===== The data =====

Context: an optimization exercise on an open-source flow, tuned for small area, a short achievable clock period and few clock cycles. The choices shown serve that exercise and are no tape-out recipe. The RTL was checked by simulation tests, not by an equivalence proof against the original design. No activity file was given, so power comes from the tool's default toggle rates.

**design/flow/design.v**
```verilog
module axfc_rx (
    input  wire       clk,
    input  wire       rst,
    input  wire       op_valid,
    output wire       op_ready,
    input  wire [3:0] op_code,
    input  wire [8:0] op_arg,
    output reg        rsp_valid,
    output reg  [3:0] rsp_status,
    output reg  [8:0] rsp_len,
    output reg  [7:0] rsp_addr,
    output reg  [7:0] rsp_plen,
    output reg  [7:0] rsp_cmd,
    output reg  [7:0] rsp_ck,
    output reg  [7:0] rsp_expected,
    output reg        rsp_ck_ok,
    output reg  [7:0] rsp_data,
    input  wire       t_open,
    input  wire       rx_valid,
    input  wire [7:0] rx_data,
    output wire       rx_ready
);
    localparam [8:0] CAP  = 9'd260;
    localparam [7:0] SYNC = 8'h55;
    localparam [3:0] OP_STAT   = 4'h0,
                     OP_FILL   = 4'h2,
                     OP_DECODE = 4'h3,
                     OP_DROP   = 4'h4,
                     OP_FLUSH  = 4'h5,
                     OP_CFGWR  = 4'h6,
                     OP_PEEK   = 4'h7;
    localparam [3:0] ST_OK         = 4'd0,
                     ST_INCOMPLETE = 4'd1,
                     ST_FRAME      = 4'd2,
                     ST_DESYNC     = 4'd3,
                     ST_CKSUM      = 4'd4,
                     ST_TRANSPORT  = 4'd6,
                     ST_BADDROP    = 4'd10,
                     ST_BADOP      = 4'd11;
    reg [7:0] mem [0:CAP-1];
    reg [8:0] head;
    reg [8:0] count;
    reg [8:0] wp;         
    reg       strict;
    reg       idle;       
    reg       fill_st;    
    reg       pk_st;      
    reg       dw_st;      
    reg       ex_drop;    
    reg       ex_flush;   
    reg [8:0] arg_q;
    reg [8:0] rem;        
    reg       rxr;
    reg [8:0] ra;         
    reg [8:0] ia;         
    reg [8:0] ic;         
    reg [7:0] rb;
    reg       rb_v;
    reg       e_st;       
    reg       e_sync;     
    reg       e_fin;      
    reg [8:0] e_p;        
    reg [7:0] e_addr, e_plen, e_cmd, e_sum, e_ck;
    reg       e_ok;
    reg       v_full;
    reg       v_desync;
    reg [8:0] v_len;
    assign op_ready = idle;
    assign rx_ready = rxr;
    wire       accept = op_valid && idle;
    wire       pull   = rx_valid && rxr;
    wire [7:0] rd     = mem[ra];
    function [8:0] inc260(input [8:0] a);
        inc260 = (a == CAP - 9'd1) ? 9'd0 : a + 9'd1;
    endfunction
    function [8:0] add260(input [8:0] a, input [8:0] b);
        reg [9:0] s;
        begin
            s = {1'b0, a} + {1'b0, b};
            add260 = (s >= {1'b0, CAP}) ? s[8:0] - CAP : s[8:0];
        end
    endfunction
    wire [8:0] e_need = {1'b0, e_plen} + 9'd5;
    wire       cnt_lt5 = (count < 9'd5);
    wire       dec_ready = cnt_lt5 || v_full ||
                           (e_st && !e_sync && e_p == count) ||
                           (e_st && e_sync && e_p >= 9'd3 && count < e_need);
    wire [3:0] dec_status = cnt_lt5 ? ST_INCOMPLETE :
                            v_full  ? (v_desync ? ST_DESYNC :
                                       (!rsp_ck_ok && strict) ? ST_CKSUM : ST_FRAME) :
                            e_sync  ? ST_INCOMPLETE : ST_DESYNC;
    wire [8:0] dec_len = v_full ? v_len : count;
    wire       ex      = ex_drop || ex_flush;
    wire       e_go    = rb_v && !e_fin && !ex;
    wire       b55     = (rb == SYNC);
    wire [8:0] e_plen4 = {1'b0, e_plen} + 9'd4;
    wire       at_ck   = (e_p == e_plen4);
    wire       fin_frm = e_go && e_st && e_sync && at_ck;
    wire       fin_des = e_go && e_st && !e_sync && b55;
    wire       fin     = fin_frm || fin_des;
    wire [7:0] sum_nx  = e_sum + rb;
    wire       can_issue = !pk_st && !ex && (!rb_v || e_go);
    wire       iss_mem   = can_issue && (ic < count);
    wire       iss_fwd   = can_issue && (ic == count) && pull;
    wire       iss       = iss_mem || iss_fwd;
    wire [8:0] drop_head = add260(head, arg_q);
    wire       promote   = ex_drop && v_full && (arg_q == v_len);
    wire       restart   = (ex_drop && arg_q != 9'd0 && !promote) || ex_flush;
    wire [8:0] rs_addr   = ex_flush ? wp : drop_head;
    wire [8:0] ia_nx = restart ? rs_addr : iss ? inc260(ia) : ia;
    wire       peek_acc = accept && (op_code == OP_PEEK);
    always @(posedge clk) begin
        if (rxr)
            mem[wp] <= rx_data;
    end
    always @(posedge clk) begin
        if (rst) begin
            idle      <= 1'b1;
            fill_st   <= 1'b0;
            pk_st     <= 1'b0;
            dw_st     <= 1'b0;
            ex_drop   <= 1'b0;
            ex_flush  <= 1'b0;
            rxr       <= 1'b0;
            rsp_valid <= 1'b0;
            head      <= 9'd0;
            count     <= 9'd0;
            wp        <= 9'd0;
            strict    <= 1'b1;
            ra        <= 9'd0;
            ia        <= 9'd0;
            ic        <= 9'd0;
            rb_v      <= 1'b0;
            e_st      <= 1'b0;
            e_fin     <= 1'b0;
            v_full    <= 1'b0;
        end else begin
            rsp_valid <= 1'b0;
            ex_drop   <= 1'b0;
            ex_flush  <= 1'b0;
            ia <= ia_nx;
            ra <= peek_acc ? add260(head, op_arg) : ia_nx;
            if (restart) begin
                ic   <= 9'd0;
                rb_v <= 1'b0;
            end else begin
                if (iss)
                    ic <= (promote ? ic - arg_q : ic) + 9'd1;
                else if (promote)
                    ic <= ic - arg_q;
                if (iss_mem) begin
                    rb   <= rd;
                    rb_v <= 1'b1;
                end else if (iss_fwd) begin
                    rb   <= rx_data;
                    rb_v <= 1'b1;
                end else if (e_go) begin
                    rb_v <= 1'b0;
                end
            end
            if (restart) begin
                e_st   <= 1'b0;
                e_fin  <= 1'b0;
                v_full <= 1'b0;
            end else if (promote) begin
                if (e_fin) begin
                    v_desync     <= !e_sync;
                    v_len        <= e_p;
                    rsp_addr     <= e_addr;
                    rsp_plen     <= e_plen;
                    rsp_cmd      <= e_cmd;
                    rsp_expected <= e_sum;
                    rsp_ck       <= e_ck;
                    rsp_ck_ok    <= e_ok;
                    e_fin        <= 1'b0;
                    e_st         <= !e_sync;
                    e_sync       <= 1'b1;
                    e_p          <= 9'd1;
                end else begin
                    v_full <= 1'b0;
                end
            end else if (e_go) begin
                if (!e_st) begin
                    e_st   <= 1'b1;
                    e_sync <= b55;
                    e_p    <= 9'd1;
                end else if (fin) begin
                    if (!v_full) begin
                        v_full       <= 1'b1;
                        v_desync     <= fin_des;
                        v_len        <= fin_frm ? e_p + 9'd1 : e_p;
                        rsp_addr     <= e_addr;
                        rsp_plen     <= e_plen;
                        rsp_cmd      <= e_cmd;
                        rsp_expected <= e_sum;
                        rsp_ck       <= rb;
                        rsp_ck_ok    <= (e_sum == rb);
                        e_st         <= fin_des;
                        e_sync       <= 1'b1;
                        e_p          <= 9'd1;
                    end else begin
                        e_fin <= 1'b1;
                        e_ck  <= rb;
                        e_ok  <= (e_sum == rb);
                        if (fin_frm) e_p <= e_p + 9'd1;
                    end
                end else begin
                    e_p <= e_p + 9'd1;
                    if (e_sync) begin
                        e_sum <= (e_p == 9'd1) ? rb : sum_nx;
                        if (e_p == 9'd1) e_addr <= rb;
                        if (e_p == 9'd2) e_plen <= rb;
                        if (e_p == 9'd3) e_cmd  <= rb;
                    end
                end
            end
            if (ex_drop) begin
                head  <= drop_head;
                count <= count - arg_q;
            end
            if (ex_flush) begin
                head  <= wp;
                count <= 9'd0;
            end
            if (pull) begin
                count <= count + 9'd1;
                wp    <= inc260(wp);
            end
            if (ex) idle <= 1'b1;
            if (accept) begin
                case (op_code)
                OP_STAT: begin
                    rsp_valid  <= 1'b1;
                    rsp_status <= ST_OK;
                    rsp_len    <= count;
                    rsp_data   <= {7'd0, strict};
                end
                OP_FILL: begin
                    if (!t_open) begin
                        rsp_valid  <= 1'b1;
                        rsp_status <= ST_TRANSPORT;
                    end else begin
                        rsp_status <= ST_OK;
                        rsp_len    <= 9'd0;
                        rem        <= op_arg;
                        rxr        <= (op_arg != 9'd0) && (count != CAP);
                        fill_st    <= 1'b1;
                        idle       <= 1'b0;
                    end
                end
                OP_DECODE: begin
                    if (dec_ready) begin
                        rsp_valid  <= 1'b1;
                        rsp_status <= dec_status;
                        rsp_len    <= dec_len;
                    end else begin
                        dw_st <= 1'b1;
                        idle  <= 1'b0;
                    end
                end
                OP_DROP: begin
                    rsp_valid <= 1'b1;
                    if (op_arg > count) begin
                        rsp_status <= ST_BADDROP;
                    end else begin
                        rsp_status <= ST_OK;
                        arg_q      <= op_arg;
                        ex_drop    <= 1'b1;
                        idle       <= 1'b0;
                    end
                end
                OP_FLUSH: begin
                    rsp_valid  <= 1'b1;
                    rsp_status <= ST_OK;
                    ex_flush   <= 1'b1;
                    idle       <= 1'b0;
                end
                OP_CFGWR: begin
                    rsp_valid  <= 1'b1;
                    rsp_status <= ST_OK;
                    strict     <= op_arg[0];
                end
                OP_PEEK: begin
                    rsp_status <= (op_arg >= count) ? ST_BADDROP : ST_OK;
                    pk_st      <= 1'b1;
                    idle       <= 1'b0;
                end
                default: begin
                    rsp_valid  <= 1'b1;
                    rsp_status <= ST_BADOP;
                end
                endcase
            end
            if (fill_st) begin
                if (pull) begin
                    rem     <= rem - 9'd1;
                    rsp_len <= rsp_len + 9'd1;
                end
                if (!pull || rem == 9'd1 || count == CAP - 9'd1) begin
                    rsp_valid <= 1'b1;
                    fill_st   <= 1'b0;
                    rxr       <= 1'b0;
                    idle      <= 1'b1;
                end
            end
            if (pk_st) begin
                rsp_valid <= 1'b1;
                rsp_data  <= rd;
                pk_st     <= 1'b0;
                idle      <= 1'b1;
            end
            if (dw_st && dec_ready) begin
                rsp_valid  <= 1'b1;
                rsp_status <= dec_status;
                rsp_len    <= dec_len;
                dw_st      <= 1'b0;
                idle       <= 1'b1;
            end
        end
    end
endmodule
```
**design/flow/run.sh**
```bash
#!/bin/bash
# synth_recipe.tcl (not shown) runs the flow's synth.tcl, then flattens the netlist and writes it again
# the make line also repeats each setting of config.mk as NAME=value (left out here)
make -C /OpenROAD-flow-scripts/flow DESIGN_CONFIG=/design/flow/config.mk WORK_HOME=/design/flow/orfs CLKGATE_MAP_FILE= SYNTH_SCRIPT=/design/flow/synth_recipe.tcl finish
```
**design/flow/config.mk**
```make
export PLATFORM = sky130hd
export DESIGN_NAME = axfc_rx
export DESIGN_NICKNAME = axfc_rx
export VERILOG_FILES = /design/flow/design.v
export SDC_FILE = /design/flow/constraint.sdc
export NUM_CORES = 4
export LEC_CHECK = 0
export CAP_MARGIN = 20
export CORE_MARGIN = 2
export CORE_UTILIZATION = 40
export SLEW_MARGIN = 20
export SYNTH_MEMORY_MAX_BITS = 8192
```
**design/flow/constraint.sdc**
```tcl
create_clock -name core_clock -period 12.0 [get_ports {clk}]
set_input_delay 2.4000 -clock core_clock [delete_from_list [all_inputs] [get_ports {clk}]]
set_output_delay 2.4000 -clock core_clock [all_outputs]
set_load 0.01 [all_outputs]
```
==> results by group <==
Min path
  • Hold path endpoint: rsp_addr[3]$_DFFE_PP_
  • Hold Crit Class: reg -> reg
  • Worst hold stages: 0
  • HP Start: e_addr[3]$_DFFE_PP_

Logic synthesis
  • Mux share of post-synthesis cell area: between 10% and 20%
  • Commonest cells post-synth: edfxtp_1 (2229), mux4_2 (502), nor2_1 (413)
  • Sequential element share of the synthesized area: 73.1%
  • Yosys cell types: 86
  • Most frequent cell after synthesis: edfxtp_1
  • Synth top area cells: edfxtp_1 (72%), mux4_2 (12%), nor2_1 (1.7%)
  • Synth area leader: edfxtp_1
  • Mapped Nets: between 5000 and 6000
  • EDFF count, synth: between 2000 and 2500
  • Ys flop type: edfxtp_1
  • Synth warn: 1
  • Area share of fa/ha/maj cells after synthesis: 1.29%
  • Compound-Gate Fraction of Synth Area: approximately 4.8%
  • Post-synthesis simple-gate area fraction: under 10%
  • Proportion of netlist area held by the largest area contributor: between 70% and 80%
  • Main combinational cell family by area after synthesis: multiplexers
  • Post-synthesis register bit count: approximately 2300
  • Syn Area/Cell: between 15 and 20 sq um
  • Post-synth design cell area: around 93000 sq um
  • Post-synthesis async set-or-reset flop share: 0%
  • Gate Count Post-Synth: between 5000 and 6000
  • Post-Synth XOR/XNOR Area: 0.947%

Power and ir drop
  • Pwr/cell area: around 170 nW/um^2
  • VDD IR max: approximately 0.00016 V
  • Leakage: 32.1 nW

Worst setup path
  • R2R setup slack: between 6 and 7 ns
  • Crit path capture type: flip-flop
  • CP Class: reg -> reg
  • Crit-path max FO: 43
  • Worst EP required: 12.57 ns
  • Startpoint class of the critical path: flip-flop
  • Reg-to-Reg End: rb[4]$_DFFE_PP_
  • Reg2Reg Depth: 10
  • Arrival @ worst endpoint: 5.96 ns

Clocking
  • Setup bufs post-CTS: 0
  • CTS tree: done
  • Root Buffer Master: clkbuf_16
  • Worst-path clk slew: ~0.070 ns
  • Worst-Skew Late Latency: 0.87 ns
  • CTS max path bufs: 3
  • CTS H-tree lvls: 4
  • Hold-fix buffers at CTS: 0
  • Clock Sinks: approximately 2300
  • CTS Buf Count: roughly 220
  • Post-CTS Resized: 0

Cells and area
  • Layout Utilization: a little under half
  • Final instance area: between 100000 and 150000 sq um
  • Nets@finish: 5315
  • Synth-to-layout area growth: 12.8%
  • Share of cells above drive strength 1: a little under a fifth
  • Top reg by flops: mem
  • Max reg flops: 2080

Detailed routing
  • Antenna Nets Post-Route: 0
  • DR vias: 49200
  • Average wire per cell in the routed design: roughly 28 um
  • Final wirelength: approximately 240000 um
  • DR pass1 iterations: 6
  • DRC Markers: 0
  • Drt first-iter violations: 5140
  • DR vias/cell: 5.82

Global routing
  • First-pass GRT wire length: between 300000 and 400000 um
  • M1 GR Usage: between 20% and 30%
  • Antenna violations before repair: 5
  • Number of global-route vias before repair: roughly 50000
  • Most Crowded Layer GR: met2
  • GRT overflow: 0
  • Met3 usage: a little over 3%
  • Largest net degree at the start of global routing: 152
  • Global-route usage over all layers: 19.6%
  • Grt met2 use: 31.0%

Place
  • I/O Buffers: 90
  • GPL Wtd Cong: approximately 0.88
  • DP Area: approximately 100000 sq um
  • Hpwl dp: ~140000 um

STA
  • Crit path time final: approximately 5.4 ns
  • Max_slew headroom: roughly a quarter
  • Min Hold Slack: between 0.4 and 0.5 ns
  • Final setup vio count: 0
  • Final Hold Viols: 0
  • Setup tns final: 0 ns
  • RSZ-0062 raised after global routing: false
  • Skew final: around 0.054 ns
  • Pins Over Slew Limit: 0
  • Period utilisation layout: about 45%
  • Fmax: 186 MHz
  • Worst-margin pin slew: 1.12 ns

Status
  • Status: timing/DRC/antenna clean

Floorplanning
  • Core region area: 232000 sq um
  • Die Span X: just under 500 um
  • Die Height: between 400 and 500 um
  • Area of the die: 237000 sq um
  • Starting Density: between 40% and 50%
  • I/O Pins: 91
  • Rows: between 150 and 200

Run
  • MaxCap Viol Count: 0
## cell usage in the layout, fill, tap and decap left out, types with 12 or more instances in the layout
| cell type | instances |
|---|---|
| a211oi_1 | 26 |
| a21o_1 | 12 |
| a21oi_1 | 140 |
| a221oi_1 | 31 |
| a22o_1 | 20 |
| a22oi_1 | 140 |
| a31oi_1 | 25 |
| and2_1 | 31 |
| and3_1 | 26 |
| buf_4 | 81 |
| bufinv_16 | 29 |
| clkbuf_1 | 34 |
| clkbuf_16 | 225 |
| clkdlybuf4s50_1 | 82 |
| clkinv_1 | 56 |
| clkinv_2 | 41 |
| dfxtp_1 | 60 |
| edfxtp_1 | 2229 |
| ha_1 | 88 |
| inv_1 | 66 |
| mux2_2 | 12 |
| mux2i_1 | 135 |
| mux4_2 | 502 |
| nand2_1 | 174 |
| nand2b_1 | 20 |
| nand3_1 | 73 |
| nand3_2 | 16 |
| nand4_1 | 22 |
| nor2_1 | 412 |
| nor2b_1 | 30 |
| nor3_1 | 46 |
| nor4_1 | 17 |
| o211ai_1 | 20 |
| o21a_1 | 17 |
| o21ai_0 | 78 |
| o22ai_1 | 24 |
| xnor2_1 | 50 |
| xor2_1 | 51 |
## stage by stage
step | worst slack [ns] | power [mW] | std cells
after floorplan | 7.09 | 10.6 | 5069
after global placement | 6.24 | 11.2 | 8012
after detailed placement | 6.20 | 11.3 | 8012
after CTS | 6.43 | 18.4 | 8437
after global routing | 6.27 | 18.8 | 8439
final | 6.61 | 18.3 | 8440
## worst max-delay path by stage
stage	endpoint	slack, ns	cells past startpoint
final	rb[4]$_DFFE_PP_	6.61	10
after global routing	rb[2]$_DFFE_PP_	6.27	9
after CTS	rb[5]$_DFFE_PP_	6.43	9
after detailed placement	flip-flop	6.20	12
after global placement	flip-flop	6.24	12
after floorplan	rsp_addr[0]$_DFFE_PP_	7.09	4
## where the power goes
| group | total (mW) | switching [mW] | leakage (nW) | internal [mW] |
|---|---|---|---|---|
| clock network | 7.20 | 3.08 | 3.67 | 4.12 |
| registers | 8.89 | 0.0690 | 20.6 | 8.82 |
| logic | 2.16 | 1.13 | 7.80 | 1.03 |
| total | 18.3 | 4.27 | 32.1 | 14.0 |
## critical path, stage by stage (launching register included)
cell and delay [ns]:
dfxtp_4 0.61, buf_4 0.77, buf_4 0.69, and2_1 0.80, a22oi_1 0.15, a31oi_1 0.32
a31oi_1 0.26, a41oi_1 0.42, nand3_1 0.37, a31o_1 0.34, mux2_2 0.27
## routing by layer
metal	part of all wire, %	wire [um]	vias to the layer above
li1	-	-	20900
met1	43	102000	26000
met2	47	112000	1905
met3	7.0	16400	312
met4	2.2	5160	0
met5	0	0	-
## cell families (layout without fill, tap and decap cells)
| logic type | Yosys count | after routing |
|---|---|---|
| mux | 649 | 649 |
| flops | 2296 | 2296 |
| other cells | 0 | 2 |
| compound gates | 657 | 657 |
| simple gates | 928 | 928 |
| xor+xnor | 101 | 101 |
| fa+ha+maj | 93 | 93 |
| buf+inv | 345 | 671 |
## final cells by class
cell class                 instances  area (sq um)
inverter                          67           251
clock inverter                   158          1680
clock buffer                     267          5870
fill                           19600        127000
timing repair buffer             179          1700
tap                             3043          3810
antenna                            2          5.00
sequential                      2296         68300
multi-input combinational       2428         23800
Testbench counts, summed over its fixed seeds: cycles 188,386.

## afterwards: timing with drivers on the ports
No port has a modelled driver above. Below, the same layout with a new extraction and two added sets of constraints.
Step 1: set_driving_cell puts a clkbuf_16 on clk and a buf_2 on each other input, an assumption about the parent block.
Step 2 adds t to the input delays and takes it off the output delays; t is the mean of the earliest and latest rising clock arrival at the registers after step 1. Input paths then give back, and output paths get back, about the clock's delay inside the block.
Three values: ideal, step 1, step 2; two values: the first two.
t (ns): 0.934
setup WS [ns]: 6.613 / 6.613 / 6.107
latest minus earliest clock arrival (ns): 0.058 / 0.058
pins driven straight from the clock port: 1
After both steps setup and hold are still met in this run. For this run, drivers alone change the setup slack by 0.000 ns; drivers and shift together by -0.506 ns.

=====

### Task requirements
The line containing "setup WS [ns]: 6.613 / 6.613 / 6.107" and every line after it, up to and including the last line of the records, should be reproduced exactly, with nothing else.

### Completed task
setup WS [ns]: 6.613 / 6.613 / 6.107
latest minus earliest clock arrival (ns): 0.058 / 0.058
pins driven straight from the clock port: 1
After both steps setup and hold are still met in this run. For this run, drivers alone change the setup slack by 0.000 ns; drivers and shift together by -0.506 ns.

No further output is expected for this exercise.